The fundamental basis of nuclear medicine is the radiopharmaceutical – a drug which includes a radionuclide emitting radiation. The radiopharmaceutical is administered (orally or intravenously) to the patient and is then captured and retained in cells and tissues. The capacity of the radiopharmaceutical to locate specific organs and cell receptors allows it to supply information on the disease process based on cellular function and anatomy. The emissions from the radiopharmaceutical are received by external detectors, such as a gamma camera and camera PET, which are able to form images from the captured radiation.
“What we do, here in Nuclear Medicine, is strictly regulated, with very specific national and international standards, which we are obligated to comply with on a daily basis, so that we can be certain that the activity and quantity of ionizing radiation given to patients is small enough.
Moreover, we also know that when we release our patients from our Department, the quantity of radiation emitted by these patients is small enough – almost negligible – and we are sure that they are not going to expose other people to potentially harmful radiation during the timeframe that the patient is expelling the radiopharmaceuticals.
The usage of radiopharmaceuticals in diagnostics, either in classical radiology or in nuclear medicine, tells us that there are no harmful effects regarding the quantity of ionizing radiation used for diagnostics and for therapeutics.” – Prof.

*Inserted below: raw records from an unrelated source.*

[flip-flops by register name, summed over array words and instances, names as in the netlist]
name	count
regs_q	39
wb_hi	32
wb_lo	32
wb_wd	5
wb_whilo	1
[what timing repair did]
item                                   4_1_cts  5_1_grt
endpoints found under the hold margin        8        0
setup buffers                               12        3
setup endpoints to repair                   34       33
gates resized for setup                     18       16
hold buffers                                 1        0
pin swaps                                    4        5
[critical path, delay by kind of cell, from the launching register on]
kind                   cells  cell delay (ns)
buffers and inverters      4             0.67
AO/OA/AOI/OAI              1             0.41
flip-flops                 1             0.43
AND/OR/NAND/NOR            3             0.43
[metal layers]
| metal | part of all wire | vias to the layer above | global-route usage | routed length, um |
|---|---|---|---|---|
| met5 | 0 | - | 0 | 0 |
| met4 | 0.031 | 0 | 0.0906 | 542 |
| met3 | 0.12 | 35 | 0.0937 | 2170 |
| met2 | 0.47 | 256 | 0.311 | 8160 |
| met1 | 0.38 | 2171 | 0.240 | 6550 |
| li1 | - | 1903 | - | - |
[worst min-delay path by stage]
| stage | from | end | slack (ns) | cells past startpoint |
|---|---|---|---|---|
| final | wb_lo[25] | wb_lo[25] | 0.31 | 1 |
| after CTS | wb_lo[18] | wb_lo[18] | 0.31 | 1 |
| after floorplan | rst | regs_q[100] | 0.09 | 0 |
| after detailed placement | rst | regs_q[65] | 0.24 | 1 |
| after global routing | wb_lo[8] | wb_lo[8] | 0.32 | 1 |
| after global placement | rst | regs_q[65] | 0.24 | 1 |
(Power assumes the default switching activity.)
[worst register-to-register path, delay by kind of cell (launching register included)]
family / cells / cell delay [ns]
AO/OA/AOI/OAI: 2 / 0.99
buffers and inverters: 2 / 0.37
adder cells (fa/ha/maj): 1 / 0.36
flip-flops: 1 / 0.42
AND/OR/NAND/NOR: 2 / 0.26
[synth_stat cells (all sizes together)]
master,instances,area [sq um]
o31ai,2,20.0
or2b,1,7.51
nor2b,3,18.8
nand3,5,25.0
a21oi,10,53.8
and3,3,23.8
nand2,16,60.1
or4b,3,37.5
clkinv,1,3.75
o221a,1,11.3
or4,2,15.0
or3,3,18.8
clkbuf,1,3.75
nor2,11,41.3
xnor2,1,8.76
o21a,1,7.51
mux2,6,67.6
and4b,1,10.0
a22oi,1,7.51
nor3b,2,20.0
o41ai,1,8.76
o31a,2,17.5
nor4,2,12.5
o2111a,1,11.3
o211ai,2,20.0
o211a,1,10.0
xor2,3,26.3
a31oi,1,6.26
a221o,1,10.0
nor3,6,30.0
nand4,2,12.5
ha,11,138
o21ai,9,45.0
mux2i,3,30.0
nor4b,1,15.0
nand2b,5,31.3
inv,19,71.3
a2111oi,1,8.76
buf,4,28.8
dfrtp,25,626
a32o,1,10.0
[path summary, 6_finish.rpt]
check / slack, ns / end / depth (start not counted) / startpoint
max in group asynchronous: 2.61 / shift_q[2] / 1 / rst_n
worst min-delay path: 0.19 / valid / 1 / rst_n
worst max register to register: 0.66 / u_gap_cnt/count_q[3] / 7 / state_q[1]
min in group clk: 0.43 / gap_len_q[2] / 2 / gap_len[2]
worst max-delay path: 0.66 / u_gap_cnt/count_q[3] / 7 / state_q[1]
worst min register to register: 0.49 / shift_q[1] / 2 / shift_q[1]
`config.mk`:
```
export PLATFORM = sky130hd
export DESIGN_NAME = text_cursor_writer_flat
export DESIGN_NICKNAME = d
export VERILOG_FILES = /design/src/rtl/text_cursor_writer_pkg.sv /design/src/rtl/text_cursor_writer_if.sv /design/src/rtl/text_cursor_pos.sv /design/src/rtl/text_cursor_writer.sv /design/src/flat_wrapper.sv
export SDC_FILE = /design/constraint.sdc
export NUM_CORES = 1
export LEC_CHECK = 0
export CORE_MARGIN = 2
export CORE_UTILIZATION = 40
export CTS_CLUSTER_SIZE = 24
export DETAILED_ROUTE_END_ITERATION = 7
export PLACE_DENSITY_LB_ADDON = 0.1
export SYNTH_ARGS = -nofsm -noshare
export SYNTH_HDL_FRONTEND = slang
export SYNTH_SLANG_ARGS = --single-unit
```
`constraint.sdc`:
```
create_clock -name clock -period 4.1 [get_ports clock]
set_input_delay 0.41 -clock clock [delete_from_list [all_inputs] [get_ports clock]]
set_output_delay 0.41 -clock clock [all_outputs]
set_load 0.02 [all_outputs]
```
`src/rtl/text_cursor_writer_pkg.sv`:
```
// text_cursor_writer_pkg
// Shared definitions for the text cursor writer: default plane geometry,
// control-code values, default blank/cursor glyph IDs, the writer FSM state
// enum and the cursor-position operation codes.
package text_cursor_writer_pkg;

  // Plane geometry defaults
  localparam int DEF_ROW_NUMBER     = 15;
  localparam int DEF_COL_NUMBER     = 40;
  localparam int DEF_CHAR_ID_LENGTH = 8;
  localparam int DEF_ROW_BIT_LEN    = 4;
  localparam int DEF_COL_BIT_LEN    = 6;

  // Glyph IDs
  localparam int DEF_BLANK_CHAR  = 0;
  localparam int DEF_CURSOR_CHAR = 129;

  // Control codes recognised in the byte stream
  localparam logic [7:0] CODE_LF = 8'h0A;  // newline
  localparam logic [7:0] CODE_CR = 8'h0D;  // carriage return
  localparam logic [7:0] CODE_BS = 8'h08;  // backspace
  localparam logic [7:0] CODE_FF = 8'h0C;  // form feed (clear screen)

  typedef enum logic [2:0] {
    INIT, IDLE, WRITE, ERASE, MOVE, SCROLL, CLEAR, DRAW
  } state_t;

  // Operations on the cursor position registers
  typedef enum logic [2:0] {
    POS_HOLD, POS_ADVANCE, POS_RETREAT, POS_HOME_COL, POS_HOME_ALL, POS_NEXT_LINE
  } pos_op_t;

  // Command class of an accepted byte
  typedef enum logic [2:0] {
    CMD_PRINT, CMD_LF, CMD_CR, CMD_BS, CMD_FF
  } cmd_t;

  // Classify a byte; caller zero-extends the character ID to 32 bits.
  function automatic cmd_t decode_byte(input logic [31:0] b);
    if (b == 32'(CODE_LF)) return CMD_LF;
    if (b == 32'(CODE_CR)) return CMD_CR;
    if (b == 32'(CODE_BS)) return CMD_BS;
    if (b == 32'(CODE_FF)) return CMD_FF;
    return CMD_PRINT;
  endfunction

endpackage

```
`src/rtl/text_cursor_writer_if.sv`:
```
// text_cursor_writer_if
// Bundles the byte-stream handshake (char_in/char_valid/char_ready), the
// character-plane write port (wr_data/wr_row/wr_col/wr_en/wr_push_up) and the
// cursor position report (cursor_row/cursor_col).
//   slave  : the writer (consumes bytes, drives the write port)
//   master : the byte source / plane side
interface text_cursor_writer_if
  import text_cursor_writer_pkg::*;
#(
  parameter int CHAR_ID_LENGTH = DEF_CHAR_ID_LENGTH,
  parameter int ROW_BIT_LEN    = DEF_ROW_BIT_LEN,
  parameter int COL_BIT_LEN    = DEF_COL_BIT_LEN
) ();

  logic [CHAR_ID_LENGTH-1:0] char_in;
  logic                      char_valid;
  logic                      char_ready;
  logic [CHAR_ID_LENGTH-1:0] wr_data;
  logic [ROW_BIT_LEN-1:0]    wr_row;
  logic [COL_BIT_LEN-1:0]    wr_col;
  logic                      wr_en;
  logic                      wr_push_up;
  logic [ROW_BIT_LEN-1:0]    cursor_row;
  logic [COL_BIT_LEN-1:0]    cursor_col;

  modport slave (
    input  char_in, char_valid,
    output char_ready, wr_data, wr_row, wr_col, wr_en, wr_push_up,
           cursor_row, cursor_col
  );

  modport master (
    output char_in, char_valid,
    input  char_ready, wr_data, wr_row, wr_col, wr_en, wr_push_up,
           cursor_row, cursor_col
  );

endinterface

```
`src/rtl/text_cursor_pos.sv`:
```
// text_cursor_pos
// Cursor row/column registers. One operation per cycle:
//   advance   : col+1, wrapping to col 0 of the next row
//   retreat   : col-1, wrapping to the last col of the previous row; holds at (0,0)
//   home-col  : col <- 0
//   home-all  : (0,0)
//   next-line : col <- 0, row+1
// The row never passes the last row; scrolling is the caller's job.
// Ports: clock, reset (async, active-high), op, row, col,
//        last_row, last_col, at_origin (status flags).
module text_cursor_pos
  import text_cursor_writer_pkg::*;
#(
  parameter int ROW_NUMBER  = DEF_ROW_NUMBER,
  parameter int COL_NUMBER  = DEF_COL_NUMBER,
  parameter int ROW_BIT_LEN = DEF_ROW_BIT_LEN,
  parameter int COL_BIT_LEN = DEF_COL_BIT_LEN
) (
  input  logic                   clock,
  input  logic                   reset,
  input  pos_op_t                op,
  output logic [ROW_BIT_LEN-1:0] row,
  output logic [COL_BIT_LEN-1:0] col,
  output logic                   last_row,
  output logic                   last_col,
  output logic                   at_origin
);

  localparam logic [ROW_BIT_LEN-1:0] ROW_LAST = ROW_BIT_LEN'(ROW_NUMBER - 1);
  localparam logic [COL_BIT_LEN-1:0] COL_LAST = COL_BIT_LEN'(COL_NUMBER - 1);

  assign last_row  = (row == ROW_LAST);
  assign last_col  = (col == COL_LAST);
  assign at_origin = (row == '0) && (col == '0);

  always_ff @(posedge clock or posedge reset) begin
    if (reset) begin
      row <= '0;
      col <= '0;
    end else begin
      case (op)
        POS_ADVANCE: begin
          if (last_col) begin
            col <= '0;
            if (!last_row) row <= row + ROW_BIT_LEN'(1);
          end else begin
            col <= col + COL_BIT_LEN'(1);
          end
        end
        POS_RETREAT: begin
          if (col != '0) begin
            col <= col - COL_BIT_LEN'(1);
          end else if (row != '0) begin
            row <= row - ROW_BIT_LEN'(1);
            col <= COL_LAST;
          end
        end
        POS_HOME_COL: col <= '0;
        POS_HOME_ALL: begin
          row <= '0;
          col <= '0;
        end
        POS_NEXT_LINE: begin
          col <= '0;
          if (!last_row) row <= row + ROW_BIT_LEN'(1);
        end
        default: ;
      endcase
    end
  end

endmodule

```
`src/rtl/text_cursor_writer.sv`:
```
// text_cursor_writer
// Converts a byte stream of character IDs and control codes into single-cycle
// write / scroll / clear commands for the character plane, and owns the text
// cursor (wrap, newline, return, backspace, scroll, clear-screen).
// Ports:
//   clock, reset      : single clock, asynchronous active-high reset
//   bus (slave)       : char_in/char_valid/char_ready byte handshake,
//                       wr_data/wr_row/wr_col/wr_en/wr_push_up plane port,
//                       cursor_row/cursor_col current cursor position
// Build option:
//   CURSOR_EN : when defined, a cursor glyph is drawn at the cursor position;
//               moves erase the old cell first and DRAW the glyph afterwards.
// All plane outputs are decoded from registered state, so an async reset
// silences the write port immediately.
module text_cursor_writer
  import text_cursor_writer_pkg::*;
#(
  parameter int ROW_NUMBER     = DEF_ROW_NUMBER,
  parameter int COL_NUMBER     = DEF_COL_NUMBER,
  parameter int CHAR_ID_LENGTH = DEF_CHAR_ID_LENGTH,
  parameter int ROW_BIT_LEN    = DEF_ROW_BIT_LEN,
  parameter int COL_BIT_LEN    = DEF_COL_BIT_LEN,
  parameter int BLANK_CHAR     = DEF_BLANK_CHAR,
  parameter int CURSOR_CHAR    = DEF_CURSOR_CHAR
) (
  input  logic                 clock,
  input  logic                 reset,
  text_cursor_writer_if.slave  bus
);

`ifdef CURSOR_EN
  localparam bit CURSOR_ON = 1'b1;
`else
  localparam bit CURSOR_ON = 1'b0;
`endif

  localparam logic [ROW_BIT_LEN-1:0]    ROW_LAST = ROW_BIT_LEN'(ROW_NUMBER - 1);
  localparam logic [COL_BIT_LEN-1:0]    COL_LAST = COL_BIT_LEN'(COL_NUMBER - 1);
  localparam logic [CHAR_ID_LENGTH-1:0] BLANK    = CHAR_ID_LENGTH'(BLANK_CHAR);
  localparam logic [CHAR_ID_LENGTH-1:0] GLYPH    = CHAR_ID_LENGTH'(CURSOR_CHAR);
  // Where every command lands once the cursor is settled
  localparam state_t SETTLE = CURSOR_ON ? DRAW : IDLE;
  // First step of a command that moves the cursor without writing its cell
  localparam state_t MOVE_ENTRY = CURSOR_ON ? ERASE : MOVE;

  state_t                    state, state_n;
  cmd_t                      cmd_q, cmd_in;
  logic [CHAR_ID_LENGTH-1:0] data_q;
  logic [ROW_BIT_LEN-1:0]    clr_row;
  logic [COL_BIT_LEN-1:0]    clr_col;
  logic                      accept, clr_step;
  pos_op_t                   pos_op;

  logic [ROW_BIT_LEN-1:0]    row;
  logic [COL_BIT_LEN-1:0]    col;
  logic                      last_row, last_col, at_origin;

  logic                      ready;
  logic                      wr_en, wr_push_up;
  logic [ROW_BIT_LEN-1:0]    wr_row;
  logic [COL_BIT_LEN-1:0]    wr_col;
  logic [CHAR_ID_LENGTH-1:0] wr_data;

  text_cursor_pos #(
    .ROW_NUMBER  (ROW_NUMBER),
    .COL_NUMBER  (COL_NUMBER),
    .ROW_BIT_LEN (ROW_BIT_LEN),
    .COL_BIT_LEN (COL_BIT_LEN)
  ) u_pos (
    .clock     (clock),
    .reset     (reset),
    .op        (pos_op),
    .row       (row),
    .col       (col),
    .last_row  (last_row),
    .last_col  (last_col),
    .at_origin (at_origin)
  );

  assign cmd_in = decode_byte(32'(bus.char_in));

  always_ff @(posedge clock or posedge reset) begin
    if (reset) state <= INIT;
    else       state <= state_n;
  end

  // Latched command/byte and the clear-screen scan address
  always_ff @(posedge clock or posedge reset) begin
    if (reset) begin
      cmd_q   <= CMD_PRINT;
      data_q  <= '0;
      clr_row <= '0;
      clr_col <= '0;
    end else begin
      if (accept) begin
        cmd_q   <= cmd_in;
        data_q  <= bus.char_in;
        clr_row <= '0;
        clr_col <= '0;
      end else if (clr_step) begin
        if (clr_col == COL_LAST) begin
          clr_col <= '0;
          clr_row <= clr_row + ROW_BIT_LEN'(1);
        end else begin
          clr_col <= clr_col + COL_BIT_LEN'(1);
        end
      end
    end
  end

  always_comb begin
    state_n    = state;
    pos_op     = POS_HOLD;
    accept     = 1'b0;
    clr_step   = 1'b0;
    ready      = 1'b0;
    wr_en      = 1'b0;
    wr_push_up = 1'b0;
    wr_row     = '0;
    wr_col     = '0;
    wr_data    = '0;
    case (state)
      INIT: state_n = SETTLE;
      IDLE: begin
        ready = 1'b1;
        if (bus.char_valid) begin
          accept = 1'b1;
          case (cmd_in)
            CMD_LF, CMD_CR: state_n = MOVE_ENTRY;
            // Backspace at the origin has nothing to do
            CMD_BS:         state_n = at_origin ? IDLE : MOVE_ENTRY;
            CMD_FF:         state_n = CLEAR;
            default:        state_n = WRITE;
          endcase
        end
      end
      WRITE: begin
        wr_en  = 1'b1;
        wr_row = row;
        wr_col = col;
        if (cmd_q == CMD_BS) begin
          // Blanking the cell a backspace moved onto; cursor already moved
          wr_data = BLANK;
          state_n = IDLE;
        end else begin
          wr_data = data_q;
          if (last_row && last_col) begin
            pos_op  = POS_HOME_COL;
            state_n = SCROLL;
          end else begin
            pos_op  = POS_ADVANCE;
            state_n = SETTLE;
          end
        end
      end
      ERASE: begin
        wr_en   = 1'b1;
        wr_row  = row;
        wr_col  = col;
        wr_data = BLANK;
        state_n = MOVE;
      end
      MOVE: begin
        state_n = SETTLE;
        case (cmd_q)
          CMD_LF: begin
            if (last_row) begin
              pos_op  = POS_HOME_COL;
              state_n = SCROLL;
            end else begin
              pos_op  = POS_NEXT_LINE;
            end
          end
          CMD_CR: pos_op = POS_HOME_COL;
          CMD_BS: begin
            pos_op  = POS_RETREAT;
            // With the cursor glyph, DRAW overwrites the cell anyway
            state_n = CURSOR_ON ? DRAW : WRITE;
          end
          default: ;
        endcase
      end
      SCROLL: begin
        wr_en      = 1'b1;
        wr_push_up = 1'b1;
        wr_row     = ROW_LAST;
        wr_col     = '0;
        wr_data    = BLANK;
        state_n    = SETTLE;
      end
      CLEAR: begin
        wr_en   = 1'b1;
        wr_row  = clr_row;
        wr_col  = clr_col;
        wr_data = BLANK;
        if (clr_row == ROW_LAST && clr_col == COL_LAST) begin
          pos_op  = POS_HOME_ALL;
          state_n = SETTLE;
        end else begin
          clr_step = 1'b1;
        end
      end
      DRAW: begin
        wr_en   = 1'b1;
        wr_row  = row;
        wr_col  = col;
        wr_data = GLYPH;
        state_n = IDLE;
      end
      default: state_n = INIT;
    endcase
  end

  assign bus.char_ready = ready;
  assign bus.wr_en      = wr_en;
  assign bus.wr_push_up = wr_push_up;
  assign bus.wr_row     = wr_row;
  assign bus.wr_col     = wr_col;
  assign bus.wr_data    = wr_data;
  assign bus.cursor_row = row;
  assign bus.cursor_col = col;

endmodule
```
`src/flat_wrapper.sv`:
```
// flat-port wrapper written by rule: the top's interface ports become plain ports
module text_cursor_writer_flat import text_cursor_writer_pkg::*;
#(
  parameter int ROW_NUMBER     = DEF_ROW_NUMBER,
  parameter int COL_NUMBER     = DEF_COL_NUMBER,
  parameter int CHAR_ID_LENGTH = DEF_CHAR_ID_LENGTH,
  parameter int ROW_BIT_LEN    = DEF_ROW_BIT_LEN,
  parameter int COL_BIT_LEN    = DEF_COL_BIT_LEN,
  parameter int BLANK_CHAR     = DEF_BLANK_CHAR,
  parameter int CURSOR_CHAR    = DEF_CURSOR_CHAR
)
  (clock, reset, bus_char_in, bus_char_valid, bus_char_ready, bus_wr_data, bus_wr_row, bus_wr_col, bus_wr_en, bus_wr_push_up, bus_cursor_row, bus_cursor_col);
  text_cursor_writer_if #(.CHAR_ID_LENGTH(CHAR_ID_LENGTH), .ROW_BIT_LEN(ROW_BIT_LEN), .COL_BIT_LEN(COL_BIT_LEN)) bus_i ();
  input  logic clock;
  input  logic reset;
  input wire logic [$bits(bus_i.char_in)-1:0] bus_char_in;
  input wire logic [$bits(bus_i.char_valid)-1:0] bus_char_valid;
  output wire logic [$bits(bus_i.char_ready)-1:0] bus_char_ready;
  output wire logic [$bits(bus_i.wr_data)-1:0] bus_wr_data;
  output wire logic [$bits(bus_i.wr_row)-1:0] bus_wr_row;
  output wire logic [$bits(bus_i.wr_col)-1:0] bus_wr_col;
  output wire logic [$bits(bus_i.wr_en)-1:0] bus_wr_en;
  output wire logic [$bits(bus_i.wr_push_up)-1:0] bus_wr_push_up;
  output wire logic [$bits(bus_i.cursor_row)-1:0] bus_cursor_row;
  output wire logic [$bits(bus_i.cursor_col)-1:0] bus_cursor_col;
  assign bus_i.char_in = bus_char_in;
  assign bus_i.char_valid = bus_char_valid;
  assign bus_char_ready = bus_i.char_ready;
  assign bus_wr_data = bus_i.wr_data;
  assign bus_wr_row = bus_i.wr_row;
  assign bus_wr_col = bus_i.wr_col;
  assign bus_wr_en = bus_i.wr_en;
  assign bus_wr_push_up = bus_i.wr_push_up;
  assign bus_cursor_row = bus_i.cursor_row;
  assign bus_cursor_col = bus_i.cursor_col;
  text_cursor_writer #(.ROW_NUMBER(ROW_NUMBER), .COL_NUMBER(COL_NUMBER), .CHAR_ID_LENGTH(CHAR_ID_LENGTH), .ROW_BIT_LEN(ROW_BIT_LEN), .COL_BIT_LEN(COL_BIT_LEN), .BLANK_CHAR(BLANK_CHAR), .CURSOR_CHAR(CURSOR_CHAR)) u_core (.clock(clock), .reset(reset), .bus(bus_i));
endmodule
```
==> out/qor.yml, run 1 <==
run_status:
  status: "completed"
placement:
  place_congestion: 0.8500
  io_buffers: 41
  post-place-ws_ns: 0.9607
  dp_cells: 411
  hpwl_um: 4709
global_route:
  overflow: 0
  grt_util_met1: 0.2834
  grtUsageTotal: 0.2075
  grt_pass1_wl_um: 10830
  met3_usage: 0.04022
  gr-usage-met2: 0.3323
  grt_pass1_vias: 2290
  antenna_found_initial: 0
  grt_max_degree: 35
  busiest_layer: "met2"
power:
  p_per_area_mw_per_mm2: 603.1
  leakage_nw: 1.306
  power.switching_mw: 0.8039
  p_clk_frac: 0.169
  p_int_mw: 1.028
  peakVddDrop_mv: 0.2954
  power_switching_share: 0.4390
  p_seq_frac: 0.324
  p_comb_frac: 0.506
  power_mw: 1.831
timing:
  max_freq_mhz: 313.0
  post-route-min-period_ns: 3.195
  max_slew_margin: 0.5058
  finalHoldViolCount: 0
  grt_setup_unrepaired: "false"
  layout_setup_ws_ns: 0.9055
  final.period_utilization: 0.7792
  finalSetupTns_ns: 0
  skew_ns: 0.008165
  setup_viol: 0
  tightest_slew_ns: 0.7363
  drv_slew: 0
drt:
  viasPerCell: 5.618
  drt-initial-drc-count: 109
  firstDrtPassIters: 4
  wl_per_cell_um: 15.32
  via_count: 2354
  drc: 0
  finalWirelength_um: 6419
  ant_nets: 0
synthesis:
  synth_compound_area_frac: 0.2215
  syn_nets: 322
  synth_top_family_by_area: "simple AND/OR/NAND/NOR gates"
  synth_xor_area_frac: 0.02138
  synth_ff_type: "dfrtp_1"
  synth_cells: 302
  ys_top_cells_by_area: "dfrtp_1 (35%), nand2_1 (10%), ha_1 (4.1%)"
  synth_top_area_share: 0.3462
  syn_area_mm2: 0.002457
  synth_mux_area_frac: 0.01426
  ys_async_sr_fraction: 1.000
  synthSimpleGateAreaFrac: 0.3014
  ys_warn_count: 0
  synth_cell_types: 61
  synth-edff-count: 0
  synth_fa_ha_area_frac: 0.04888
  seq_area_frac_synth: 0.3462
  synth_most_common_cell: "nand2_1"
  synth_top_area_cell: "dfrtp_1"
  synthTopCellsByCount: "nand2_1 (67), dfrtp_1 (34), nor2_1 (24), o21ai_0 (16), inv_1 (13)"
  synth.avg_cell_area_um2: 8.137
  synth-seq-cells: 34
floorplanning:
  initial_core_util: 0.4150
  io_pins: 42
  coreArea_mm2: 0.005921
  die-area_mm2: 0.006786
  die_h_um: 82.38
  die_width_um: 82.38
  rows: 28
setup_path:
  path_depth: 14
  critPathTopFamily: "compound AO/OA/AOI/OAI gates"
  path_cells: "ha_1 -> nand2_2 -> nor4b_4 -> a21boi_2 -> nor2_1 -> nand2_2 -> inv_2 -> ha_1 -> a21o_1 -> a21oi_1 -> nor3_1 -> o21ai_0 -> a41oi_1 -> a31o_1"
  reg2reg_from: "u_core.u_pos.col[0]$_DFFE_PP0P_"
  slowest_stage: "dfrtp_1"
  start_kind: "register"
  cp.arrival_ns: 3.38
  crit_start: "u_core.u_pos.col[0]$_DFFE_PP0P_"
  endpoint_kind: "register"
  crit_required_ns: 4.29
  slowest_delay_ns: 0.49
  reg2reg_depth: 14
  criticalPathCategory: "reg -> reg"
  path_max_fanout: 9
  path_buf_inv: 1
layout:
  nNetsFinal: 363
  final_core_util: 0.5129
  nFillCells: 587
  num_antenna_cells: 0
  multi_input_area_mm2: 0.001493
  synthToLayoutAreaGrowth_pct: 23.57
  drive_above_1_share: 0.07558
  layout.cells.non_filler: 419
  seq_area_um2: 850.8
clocking:
  cts_resized: 0
  root_buffer: "clkbuf_8"
  cts.htree.levels: 2
  cts_made_buffers: 5
  cts_tree: "built"
  path_clk_slew_ns: 0.07
  clk_path_buf_depth: 2
  postCtsSetupBuffers: 0
  cts_hold_repair.buffers: 0
  clock_latency_ns: 0.29
  clock-sinks: 34
hold_path:
  min-delay-start: "u_core.data_q[3]$_DFFE_PP0P_"
  hold_path.class: "reg -> reg"
  hold_path_depth: 2
job:
  max_cap_viol_count: 0
## config.mk

```make
export PLATFORM = sky130hd
export DESIGN_NAME = alu_exec_stage
export DESIGN_NICKNAME = d
export VERILOG_FILES = /design/src/rtl/alu_exec_stage.sv
export SDC_FILE = /design/constraint.sdc
export NUM_CORES = 1
export LEC_CHECK = 0
export CAP_MARGIN = 20
export CELL_PAD_IN_SITES_DETAIL_PLACEMENT = 1
export CELL_PAD_IN_SITES_GLOBAL_PLACEMENT = 1
export CORE_MARGIN = 1.5
export CORE_UTILIZATION = 35
export CTS_CLUSTER_DIAMETER = 40
export DETAILED_ROUTE_END_ITERATION = 6
export GPL_ROUTABILITY_DRIVEN = 1
export PLACE_DENSITY_LB_ADDON = 0.1
export SYNTH_ARGS = -nofsm -noshare
export SYNTH_HDL_FRONTEND = slang
export SYNTH_SLANG_ARGS = --single-unit
```

## constraint.sdc

```tcl
create_clock -name clk -period 3.52 [get_ports clk]
set_input_delay 0.528 -clock clk [delete_from_list [all_inputs] [get_ports clk]]
set_output_delay 0.528 -clock clk [all_outputs]
set_load 0.02 [all_outputs]
```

Durval Costa, Head of Nuclear Medicine at the CCC
At the CCC our mission is to utilise radiopharmaceuticals to provide the best possible service with a rapid response in all areas of diagnostic and therapeutic nuclear medicine. This includes General Nuclear Medicine, Single Photon Emission Tomography (SPECT), Positron Emission Tomography (PET), and therapy with radionuclides.
Our highly experienced team is involved in clinical research and active in a number of projects aimed at improving the quality of diagnostic and therapeutic nuclear medicine.